AS: How red lines on paper divided people by color


We hear the term “redlining” a lot to describe discriminatory housing practices. But it also has a very specific, historical meaning. Just like the expression “you hit the nail on the head” both means to be exactly right and comes from an actual act of using a hammer to hit a small, metal, flat-headed peg, “redlining” refers both to the general pattern of intentional discrimination and to a literal, physical process.

In this case, redlining has to do with how government-backed housing insurance maps were marked. The Andscape video to the right explains what happened.

Enterprising scholars and community members have digitized and analyzed those insurance maps—and you can explore them.

The University of Richmond’s Mapping Inequality: Redlining in New Deal America showcases an interactive resource that allows you to zoom in and out and search for individual cities.



There are other projects that have mapped individual cities or regions, such as Redlining in Michigan, developed at Michigan State University.
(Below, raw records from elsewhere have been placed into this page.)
<file path="config.mk">
export PLATFORM = sky130hd
export DESIGN_NAME = jpeg_marker_segmenter_flat
export DESIGN_NICKNAME = d
export VERILOG_FILES = /design/src/hdl/jms_pkg.sv /design/src/hdl/jms_in_if.sv /design/src/hdl/jms_out_if.sv /design/src/hdl/jms_labeler.sv /design/src/hdl/jms_out_queue.sv /design/src/hdl/jpeg_marker_segmenter.sv /design/src/flat_wrapper.sv
export SDC_FILE = /design/constraint.sdc
export NUM_CORES = 1
export LEC_CHECK = 0
export ABC_AREA = 1
export BUFFER_PORTS_ARGS = -buffer_cell sky130_fd_sc_hd__clkbuf_2
export CORE_UTILIZATION = 27
export CTS_CLUSTER_DIAMETER = 150
export DETAILED_ROUTE_END_ITERATION = 12
export PLACE_DENSITY = 0.43
export SLEW_MARGIN = 20
export SYNTH_ARGS = -nofsm -noshare
export SYNTH_HDL_FRONTEND = slang
export SYNTH_SLANG_ARGS = --single-unit
</file>
<file path="constraint.sdc">
create_clock -name clk -period 6.45 [get_ports clk]
set_input_delay 1.29 -clock clk [delete_from_list [all_inputs] [get_ports clk]]
set_output_delay 1.29 -clock clk [all_outputs]
set_load 0.01 [all_outputs]
</file>
<file path="src/hdl/jms_pkg.sv">
// Shared types, codes and helpers for the JPEG marker segmenter.
`timescale 1ns / 1ps

package jms_pkg;

  // Parse phase of the byte stream.
  typedef enum logic [2:0] {
    PH_PREFIX,
    PH_MARKER,
    PH_LEN_HI,
    PH_LEN_LO,
    PH_PAYLOAD,
    PH_SCAN
  } phase_t;

  // Byte roles.
  localparam logic [2:0] ROLE_PREFIX  = 3'd0;
  localparam logic [2:0] ROLE_MARKER  = 3'd1;
  localparam logic [2:0] ROLE_LEN_HI  = 3'd2;
  localparam logic [2:0] ROLE_LEN_LO  = 3'd3;
  localparam logic [2:0] ROLE_PAYLOAD = 3'd4;
  localparam logic [2:0] ROLE_SCAN    = 3'd5;
  localparam logic [2:0] ROLE_IGNORED = 3'd6;

  // Section types.
  localparam logic [1:0] SEC_SEGMENT = 2'd0;
  localparam logic [1:0] SEC_START   = 2'd1;
  localparam logic [1:0] SEC_END     = 2'd2;
  localparam logic [1:0] SEC_SCAN    = 2'd3;

  // Byte values that the parser looks for.
  localparam logic [7:0] BYTE_FF  = 8'hFF;
  localparam logic [7:0] BYTE_00  = 8'h00;
  localparam logic [7:0] CODE_SOI = 8'hD8;
  localparam logic [7:0] CODE_EOI = 8'hD9;
  localparam logic [7:0] CODE_SOS = 8'hDA;

  // Result queue geometry.
  localparam int QDEPTH = 4;
  localparam int QAW    = $clog2(QDEPTH);
  localparam int QCW    = $clog2(QDEPTH + 1);

  typedef struct packed {
    logic [7:0]  out_byte;
    logic [2:0]  role;
    logic [1:0]  section_type;
    logic [15:0] section_index;
    logic [31:0] total_bytes;
    logic        error_flag;
    logic        last;
  } result_t;

  // Up to two results produced by one accepted input byte.
  typedef struct packed {
    logic [1:0] n;
    result_t    r0;
    result_t    r1;
  } push_t;

  function automatic logic [31:0] sat_inc32(input logic [31:0] v, input logic en);
    logic [31:0] res;
    res = v;
    if (en && (v != 32'hFFFF_FFFF)) begin
      res = v + 32'd1;
    end
    return res;
  endfunction

endpackage

</file>
<file path="src/hdl/jms_in_if.sv">
// Input byte channel of the JPEG marker segmenter.
`timescale 1ns / 1ps

interface jms_in_if ();
  logic       valid;
  logic       ready;
  logic [7:0] in_byte;

  modport source (output valid, output in_byte, input ready);
  modport sink (input valid, input in_byte, output ready);
endinterface

</file>
<file path="src/hdl/jms_out_if.sv">
// Labeled result channel of the JPEG marker segmenter.
`timescale 1ns / 1ps

interface jms_out_if ();
  logic        valid;
  logic        ready;
  logic [7:0]  out_byte;
  logic [2:0]  role;
  logic [1:0]  section_type;
  logic [15:0] section_index;
  logic [31:0] total_bytes;
  logic        error_flag;
  logic        last;

  modport source (output valid, output out_byte, output role, output section_type,
                  output section_index, output total_bytes, output error_flag,
                  output last, input ready);
  modport sink (input valid, input out_byte, input role, input section_type,
                input section_index, input total_bytes, input error_flag,
                input last, output ready);
endinterface

</file>
<file path="src/hdl/jms_labeler.sv">
// Parse state and per-byte labeling logic of the JPEG marker segmenter.
`timescale 1ns / 1ps

module jms_labeler import jms_pkg::*; (
  input  logic       clk,
  input  logic       rst_n,
  input  logic       accept,
  input  logic [7:0] in_byte,
  output push_t      push
);

  phase_t      phase_r, phase_nxt;
  logic [1:0]  current_type_r, current_type_nxt;
  logic [7:0]  length_high_r, length_high_nxt;
  logic [15:0] bytes_left_r, bytes_left_nxt;
  logic        held_ff_r, held_ff_nxt;
  logic [15:0] section_counter_r, section_counter_nxt;
  logic [31:0] byte_counter_r, byte_counter_nxt;
  logic        halted_r, halted_nxt;

  logic [1:0]  n;
  logic [7:0]  byte0;
  logic [2:0]  role0;
  logic [2:0]  role1;
  logic        begin_sec;
  logic [15:0] len16;
  logic [15:0] bl_dec;
  logic [1:0]  code_type;
  logic [31:0] cnt0;
  logic [31:0] cnt1;
  phase_t      after_header;

  assign len16        = {length_high_r, in_byte};
  assign bl_dec       = (bytes_left_r != 16'd0) ? (bytes_left_r - 16'd1) : bytes_left_r;
  assign after_header = (current_type_r == SEC_SCAN) ? PH_SCAN : PH_PREFIX;

  always_comb begin
    unique case (in_byte)
      CODE_SOI: code_type = SEC_START;
      CODE_EOI: code_type = SEC_END;
      CODE_SOS: code_type = SEC_SCAN;
      default:  code_type = SEC_SEGMENT;
    endcase
  end

  always_comb begin
    phase_nxt           = phase_r;
    current_type_nxt    = current_type_r;
    length_high_nxt     = length_high_r;
    bytes_left_nxt      = bytes_left_r;
    held_ff_nxt         = held_ff_r;
    section_counter_nxt = section_counter_r;
    halted_nxt          = halted_r;
    n                   = 2'd0;
    byte0               = in_byte;
    role0               = ROLE_IGNORED;
    role1               = ROLE_IGNORED;
    begin_sec           = 1'b0;

    if (halted_r) begin
      n = 2'd1;
    end else begin
      unique case (phase_r)
        PH_MARKER: begin
          if (in_byte == BYTE_00 || in_byte == BYTE_FF) begin
            halted_nxt  = 1'b1;
            held_ff_nxt = 1'b0;
            n           = 2'd2;
            byte0       = BYTE_FF;
          end else begin
            begin_sec = 1'b1;
          end
        end
        PH_LEN_HI: begin
          length_high_nxt = in_byte;
          phase_nxt       = PH_LEN_LO;
          n               = 2'd1;
          role0           = ROLE_LEN_HI;
        end
        PH_LEN_LO: begin
          n = 2'd1;
          if (len16 < 16'd2) begin
            halted_nxt  = 1'b1;
            held_ff_nxt = 1'b0;
          end else begin
            bytes_left_nxt = len16 - 16'd2;
            phase_nxt      = (len16 == 16'd2) ? after_header : PH_PAYLOAD;
            role0          = ROLE_LEN_LO;
          end
        end
        PH_PAYLOAD: begin
          bytes_left_nxt = bl_dec;
          if (bl_dec == 16'd0) begin
            phase_nxt = after_header;
          end
          n     = 2'd1;
          role0 = ROLE_PAYLOAD;
        end
        PH_SCAN: begin
          if (!held_ff_r) begin
            if (in_byte == BYTE_FF) begin
              held_ff_nxt = 1'b1;
            end else begin
              n     = 2'd1;
              role0 = ROLE_SCAN;
            end
          end else if (in_byte == BYTE_00) begin
            // Stuffed zero: the held 0xFF and the zero are both scan data.
            held_ff_nxt = 1'b0;
            n           = 2'd2;
            byte0       = BYTE_FF;
            role0       = ROLE_SCAN;
            role1       = ROLE_SCAN;
          end else if (in_byte == BYTE_FF) begin
            // Fill byte: release the older 0xFF and keep holding the new one.
            n     = 2'd1;
            byte0 = BYTE_FF;
            role0 = ROLE_SCAN;
          end else begin
            begin_sec = 1'b1;
          end
        end
        default: begin
          if (in_byte == BYTE_FF) begin
            held_ff_nxt = 1'b1;
            phase_nxt   = PH_MARKER;
          end else begin
            halted_nxt  = 1'b1;
            held_ff_nxt = 1'b0;
            n           = 2'd1;
          end
        end
      endcase
    end

    if (begin_sec) begin
      if (section_counter_r != 16'hFFFF) begin
        section_counter_nxt = section_counter_r + 16'd1;
      end
      current_type_nxt = code_type;
      held_ff_nxt      = 1'b0;
      phase_nxt        = (code_type == SEC_START || code_type == SEC_END) ?
                         PH_PREFIX : PH_LEN_HI;
      n                = 2'd2;
      byte0            = BYTE_FF;
      role0            = ROLE_PREFIX;
      role1            = ROLE_MARKER;
    end
  end

  // The second result sees the count already advanced by the first.
  assign cnt0 = sat_inc32(byte_counter_r, role0 != ROLE_IGNORED);
  assign cnt1 = sat_inc32(cnt0, role1 != ROLE_IGNORED);

  always_comb begin
    unique case (n)
      2'd1:    byte_counter_nxt = cnt0;
      2'd2:    byte_counter_nxt = cnt1;
      default: byte_counter_nxt = byte_counter_r;
    endcase
  end

  always_comb begin
    push.n                = accept ? n : 2'd0;
    push.r0.out_byte      = byte0;
    push.r0.role          = role0;
    push.r0.section_type  = current_type_nxt;
    push.r0.section_index = section_counter_nxt;
    push.r0.total_bytes   = cnt0;
    push.r0.error_flag    = halted_nxt;
    push.r0.last          = (n == 2'd1);
    push.r1.out_byte      = in_byte;
    push.r1.role          = role1;
    push.r1.section_type  = current_type_nxt;
    push.r1.section_index = section_counter_nxt;
    push.r1.total_bytes   = cnt1;
    push.r1.error_flag    = halted_nxt;
    push.r1.last          = 1'b1;
  end

  always_ff @(posedge clk) begin
    if (!rst_n) begin
      phase_r           <= PH_PREFIX;
      current_type_r    <= SEC_SEGMENT;
      length_high_r     <= 8'd0;
      bytes_left_r      <= 16'd0;
      held_ff_r         <= 1'b0;
      section_counter_r <= 16'd0;
      byte_counter_r    <= 32'd0;
      halted_r          <= 1'b0;
    end else if (accept) begin
      phase_r           <= phase_nxt;
      current_type_r    <= current_type_nxt;
      length_high_r     <= length_high_nxt;
      bytes_left_r      <= bytes_left_nxt;
      held_ff_r         <= held_ff_nxt;
      section_counter_r <= section_counter_nxt;
      byte_counter_r    <= byte_counter_nxt;
      halted_r          <= halted_nxt;
    end
  end

`ifndef SYNTH
  a_halt_sticky: assert property (@(posedge clk) disable iff (!rst_n)
    halted_r |=> halted_r)
    else $error("error state left without reset");

  a_halt_no_hold: assert property (@(posedge clk) disable iff (!rst_n)
    halted_r |-> !held_ff_r)
    else $error("a 0xFF is held while halted");

  a_pair_last: assert property (@(posedge clk) disable iff (!rst_n)
    (push.n == 2'd2) |-> (!push.r0.last && push.r1.last))
    else $error("last flag misplaced on a result pair");
`endif

endmodule

</file>
<file path="src/hdl/jms_out_queue.sv">
// Small result queue that lets one request push two results while the sink stalls.
`timescale 1ns / 1ps

module jms_out_queue import jms_pkg::*; (
  input  logic       clk,
  input  logic       rst_n,
  input  push_t      push,
  output logic       space_ok,
  jms_out_if.source  out_ch
);

  result_t        mem [QDEPTH];
  logic [QAW-1:0] head_r;
  logic [QAW-1:0] tail_r;
  logic [QCW-1:0] count_r;
  logic           pop;
  result_t        head_res;

  assign pop      = out_ch.valid && out_ch.ready;
  // Room for two results is kept so that any input can be taken.
  assign space_ok = (count_r <= QCW'(QDEPTH - 2));

  always_ff @(posedge clk) begin
    if (push.n != 2'd0) begin
      mem[tail_r] <= push.r0;
    end
    if (push.n == 2'd2) begin
      mem[tail_r + QAW'(1)] <= push.r1;
    end
  end

  always_ff @(posedge clk) begin
    if (!rst_n) begin
      head_r  <= '0;
      tail_r  <= '0;
      count_r <= '0;
    end else begin
      tail_r  <= tail_r + QAW'(push.n);
      head_r  <= head_r + QAW'(pop);
      count_r <= count_r + QCW'(push.n) - QCW'(pop);
    end
  end

  assign head_res             = mem[head_r];
  assign out_ch.valid         = (count_r != '0);
  assign out_ch.out_byte      = head_res.out_byte;
  assign out_ch.role          = head_res.role;
  assign out_ch.section_type  = head_res.section_type;
  assign out_ch.section_index = head_res.section_index;
  assign out_ch.total_bytes   = head_res.total_bytes;
  assign out_ch.error_flag    = head_res.error_flag;
  assign out_ch.last          = head_res.last;

`ifndef SYNTH
  a_no_overflow: assert property (@(posedge clk) disable iff (!rst_n)
    count_r <= QCW'(QDEPTH))
    else $error("result queue overflow");

  a_push_fits: assert property (@(posedge clk) disable iff (!rst_n)
    (push.n != 2'd0) |-> space_ok)
    else $error("results pushed without room");

  a_count_track: assert property (@(posedge clk) disable iff (!rst_n)
    (push.n == 2'd0 && !pop) |=> $stable(count_r))
    else $error("queue count moved without push or pop");
`endif

endmodule

</file>
<file path="src/hdl/jpeg_marker_segmenter.sv">
// Results are registered in the result queue and presented on out_ch from its head.
// Throughput: one byte per cycle while in_ch.ready is high; a byte that yields
// a held 0xFF plus itself gives two results, which the four-entry queue absorbs.
// in_ch.ready is high while the queue has room for two results.
// Reset: synchronous active-low rst_n returns to expecting a prefix, clears all
// counters and the error flag, and empties the result queue.
`timescale 1ns / 1ps

module jpeg_marker_segmenter import jms_pkg::*; (
  input  logic      clk,
  input  logic      rst_n,
  jms_in_if.sink    in_ch,
  jms_out_if.source out_ch
);

  push_t push;
  logic  space_ok;
  logic  accept;

  assign in_ch.ready = space_ok;
  assign accept      = in_ch.valid && space_ok;

  jms_labeler u_labeler (
    .clk     (clk),
    .rst_n   (rst_n),
    .accept  (accept),
    .in_byte (in_ch.in_byte),
    .push    (push)
  );

  jms_out_queue u_queue (
    .clk      (clk),
    .rst_n    (rst_n),
    .push     (push),
    .space_ok (space_ok),
    .out_ch   (out_ch)
  );

endmodule

</file>
<file path="src/flat_wrapper.sv">
// flat-port wrapper written by rule: the top's interface ports become plain ports
module jpeg_marker_segmenter_flat import jms_pkg::*;
  (clk, rst_n, in_ch_valid, in_ch_in_byte, in_ch_ready, out_ch_valid, out_ch_out_byte, out_ch_role, out_ch_section_type, out_ch_section_index, out_ch_total_bytes, out_ch_error_flag, out_ch_last, out_ch_ready);
  jms_in_if in_ch_i ();
  jms_out_if out_ch_i ();
  input  logic clk;
  input  logic rst_n;
  input wire logic [$bits(in_ch_i.valid)-1:0] in_ch_valid;
  input wire logic [$bits(in_ch_i.in_byte)-1:0] in_ch_in_byte;
  output wire logic [$bits(in_ch_i.ready)-1:0] in_ch_ready;
  output wire logic [$bits(out_ch_i.valid)-1:0] out_ch_valid;
  output wire logic [$bits(out_ch_i.out_byte)-1:0] out_ch_out_byte;
  output wire logic [$bits(out_ch_i.role)-1:0] out_ch_role;
  output wire logic [$bits(out_ch_i.section_type)-1:0] out_ch_section_type;
  output wire logic [$bits(out_ch_i.section_index)-1:0] out_ch_section_index;
  output wire logic [$bits(out_ch_i.total_bytes)-1:0] out_ch_total_bytes;
  output wire logic [$bits(out_ch_i.error_flag)-1:0] out_ch_error_flag;
  output wire logic [$bits(out_ch_i.last)-1:0] out_ch_last;
  input wire logic [$bits(out_ch_i.ready)-1:0] out_ch_ready;
  assign in_ch_i.valid = in_ch_valid;
  assign in_ch_i.in_byte = in_ch_in_byte;
  assign in_ch_ready = in_ch_i.ready;
  assign out_ch_valid = out_ch_i.valid;
  assign out_ch_out_byte = out_ch_i.out_byte;
  assign out_ch_role = out_ch_i.role;
  assign out_ch_section_type = out_ch_i.section_type;
  assign out_ch_section_index = out_ch_i.section_index;
  assign out_ch_total_bytes = out_ch_i.total_bytes;
  assign out_ch_error_flag = out_ch_i.error_flag;
  assign out_ch_last = out_ch_i.last;
  assign out_ch_i.ready = out_ch_ready;
  jpeg_marker_segmenter u_core (.clk(clk), .rst_n(rst_n), .in_ch(in_ch_i), .out_ch(out_ch_i));
endmodule
</file>
## src/rtl/trc_fifo.sv

```systemverilog
// ----------------------------------------------------------------------------
// trc_fifo: small register queue
// Holds requests between the front and back parts, and finished results.
// ----------------------------------------------------------------------------
`default_nettype none

module trc_fifo #(
	parameter type T     = logic,
	parameter int  DEPTH = 2
) (
	input  wire logic clk,
	input  wire logic arst_n,
	input  wire logic wr_en,
	input  wire T     wr_data,
	output logic      full,
	input  wire logic rd_en,
	output T          rd_data,
	output logic      empty
);

	localparam int PW = (DEPTH > 1) ? $clog2(DEPTH) : 1;
	localparam int CW = $clog2(DEPTH + 1);

	T              mem_q [DEPTH];
	logic [PW-1:0] wr_ptr_q;
	logic [PW-1:0] rd_ptr_q;
	logic [CW-1:0] cnt_q;
	logic          do_wr;
	logic          do_rd;

	assign full    = (cnt_q == CW'(DEPTH));
	assign empty   = (cnt_q == '0);
	assign do_wr   = wr_en && !full;
	assign do_rd   = rd_en && !empty;
	assign rd_data = mem_q[rd_ptr_q];

	always_ff @(posedge clk) begin
		if (do_wr) begin
			mem_q[wr_ptr_q] <= wr_data;
		end
	end

	always_ff @(posedge clk or negedge arst_n) begin
		if (!arst_n) begin
			wr_ptr_q <= '0;
			rd_ptr_q <= '0;
			cnt_q    <= '0;
		end else begin
			if (do_wr) begin
				wr_ptr_q <= (wr_ptr_q == PW'(DEPTH - 1)) ? '0 : wr_ptr_q + 1'b1;
			end
			if (do_rd) begin
				rd_ptr_q <= (rd_ptr_q == PW'(DEPTH - 1)) ? '0 : rd_ptr_q + 1'b1;
			end
			if (do_wr && !do_rd) begin
				cnt_q <= cnt_q + 1'b1;
			end else if (do_rd && !do_wr) begin
				cnt_q <= cnt_q - 1'b1;
			end
		end
	end

endmodule

`default_nettype wire

```

## config.mk

```make
export PLATFORM = sky130hd
export DESIGN_NAME = trc_fifo
export DESIGN_NICKNAME = d
export VERILOG_FILES = /design/src/rtl/trc_fifo.sv
export SDC_FILE = /design/constraint.sdc
export NUM_CORES = 1
export LEC_CHECK = 0
export BUFFER_PORTS_ARGS = -buffer_cell sky130_fd_sc_hd__buf_2
export CORE_AREA = 2 2 39 41
export CTS_CLUSTER_SIZE = 28
export DETAILED_ROUTE_END_ITERATION = 10
export DIE_AREA = 0 0 41 43
export GPL_TIMING_DRIVEN = 0
export PLACE_DENSITY = 0.47
export SYNTH_ARGS = -nofsm -noshare
export SYNTH_HDL_FRONTEND = slang
export SYNTH_SLANG_ARGS = --single-unit
```

## constraint.sdc

```tcl
create_clock -name clk -period 1.55 [get_ports clk]
set_input_delay 0.155 -clock clk [delete_from_list [all_inputs] [get_ports clk]]
set_output_delay 0.155 -clock clk [all_outputs]
set_load 0.1 [all_outputs]
```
But how durable is the inequality resulting from redlining, as Andscape argues?

You can find out through a project developed by data-driven journalism website FiveThirtyEight called The Lasting Legacy of Redlining. In addition to a fascinating article with analyses of various cities, you can see a then-and-now comparison of any city that was redlined. It includes a map of every redlined city, along with a visualization of a variety of long-term social vulnerability indices for redlined areas.



Various projects have conducted research to understand redlining's long legacy. Savi's Jeramy Townsley, Unai Miguel Andres and Matt Nowlin's The Lasting Impacts of segregation and Redlining explores how Indianapolis remains divided.



Some cities have made a point to study such negative effects, including Philadelphia, which published an interactive report, Mapping the Legacy of Structural Racism in Philadelphia.



Many of these ills may be related to environmental hazards, such as heat islands and lack of tree coverage, particularly endemic to areas that were redlined. The Lines That Shape Our Cities offers an interactive visual for every redlined city.